Buhler, Schmidt recognized for softball talents

Summit Daily/Reid Williams Summit High School seniors Caitlin Schmidt, left, and Shannon Buhler finished out their softball careers playing with Eagle Valley High School after Summit canceled its softball season due to low player turn-out.

GYPSUM – Summit High School senior Shannon Buhler racked up a long list of thrown-out runners this season as catcher for the Eagle Valley softball team.The senior also tallied the second-most RBIs on the team with 20.

In exchange for a stellar final season in which she was a force at the plate offensively and defensively, Buhler racked up a number of postseason nods once the Devils (18-10) ended their season two weeks ago with a loss to Broomfield. Buhler, who came to Gypsum with senior pitcher Caitlin Schmidt after the Tigers axed their program in August, was selected as a 4A all-state honorable mention and earned co-player of the year in the 4A Western Slope League with Palisade’s Val Cary.Coach Brad Stiles said both honors were well deserved for a player who hit .458 and who repeatedly changed opponents’ baserunning strategies throughout the season. Buhler threw out 14 runners total during the year, nailing 40 percent of those attempting to swipe a base.

“Defensively, people didn’t run on us this year,” Stiles said. “She pretty much shut down the opposing team’s running game. People who were getting on weren’t automatically getting a double. We were getting force outs because of her.””To be named to all-state means a lot my senior year,” Buhler said. “It’s a great honor. It also means that I had a great team behind me.”

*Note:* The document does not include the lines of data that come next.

File: config.mk
export PLATFORM = sky130hd
export DESIGN_NAME = sel_parity_misr
export DESIGN_NICKNAME = d
export VERILOG_FILES = /design/src/rtl/sel_parity_misr.sv
export SDC_FILE = /design/constraint.sdc
export NUM_CORES = 1
export LEC_CHECK = 0
export BUFFER_PORTS_ARGS = -buffer_cell sky130_fd_sc_hd__buf_2
export CORE_ASPECT_RATIO = 0.6
export CORE_MARGIN = 3
export CORE_UTILIZATION = 30
export CTS_BUF_LIST = sky130_fd_sc_hd__clkbuf_2
export CTS_CLUSTER_SIZE = 14
export DETAILED_ROUTE_END_ITERATION = 10
export GPL_TIMING_DRIVEN = 0
export HOLD_SLACK_MARGIN = 0.05
export PLACE_DENSITY_LB_ADDON = 0.3
export SKIP_LAST_GASP = 1
export SLEW_MARGIN = 15
export SYNTH_ARGS = -nofsm -noshare
export SYNTH_HDL_FRONTEND = slang
export SYNTH_SLANG_ARGS = --single-unit
File: constraint.sdc
create_clock -name clk -period 4.61 [get_ports clk]
set_input_delay 0.922 -clock clk [delete_from_list [all_inputs] [get_ports clk]]
set_output_delay 0.922 -clock clk [all_outputs]
set_load 0.02 [all_outputs]
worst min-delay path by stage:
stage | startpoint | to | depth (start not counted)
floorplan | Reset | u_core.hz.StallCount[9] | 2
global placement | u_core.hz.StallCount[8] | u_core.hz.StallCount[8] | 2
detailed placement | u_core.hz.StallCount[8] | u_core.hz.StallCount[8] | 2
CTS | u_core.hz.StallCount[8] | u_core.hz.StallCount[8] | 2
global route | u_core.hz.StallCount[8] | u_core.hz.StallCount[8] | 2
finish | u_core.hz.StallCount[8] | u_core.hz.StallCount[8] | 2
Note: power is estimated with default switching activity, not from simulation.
==> config.mk <==
export PLATFORM = sky130hd
export DESIGN_NAME = instr_fetch
export DESIGN_NICKNAME = d
export VERILOG_FILES = /design/src/rtl/instr_fetch.sv
export SDC_FILE = /design/constraint.sdc
export NUM_CORES = 1
export LEC_CHECK = 0
export BUFFER_PORTS_ARGS = -buffer_cell sky130_fd_sc_hd__buf_2
export CORE_ASPECT_RATIO = 0.9
export CORE_UTILIZATION = 56
export CTS_CLUSTER_DIAMETER = 30
export CTS_CLUSTER_SIZE = 12
export DETAILED_ROUTE_END_ITERATION = 6
export PLACE_DENSITY = 0.88
export SETUP_SLACK_MARGIN = 0.5
export SYNTH_ARGS = -nofsm -noshare
export SYNTH_HDL_FRONTEND = slang
export SYNTH_SLANG_ARGS = --single-unit
==> constraint.sdc <==
create_clock -name clk -period 11.6 [get_ports clk]
set_input_delay 0.58 -clock clk [delete_from_list [all_inputs] [get_ports clk]]
set_output_delay 0.58 -clock clk [all_outputs]
set_load 0.1 [all_outputs]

Schmidt, meanwhile, picked up an all-league selection after batting .429 and finishing the season as the Devils’ RBI leader with 24. She also finished 10-6 as a starting pitcher with 105 strikeouts. The awards for the two Summit seniors represented a positive end to a season that started out on a low point. The two weren’t faced with favorable options when it became official that their high school wouldn’t field a team due to lack of numbers, but the decision to come to Eagle Valley proved to be mutually beneficial for all parties.”It was a great addition,” Stiles said. “They were both a pleasure to have and to be around. They weren’t vocal leaders because it wasn’t really their team, but both of them were leaders by example.”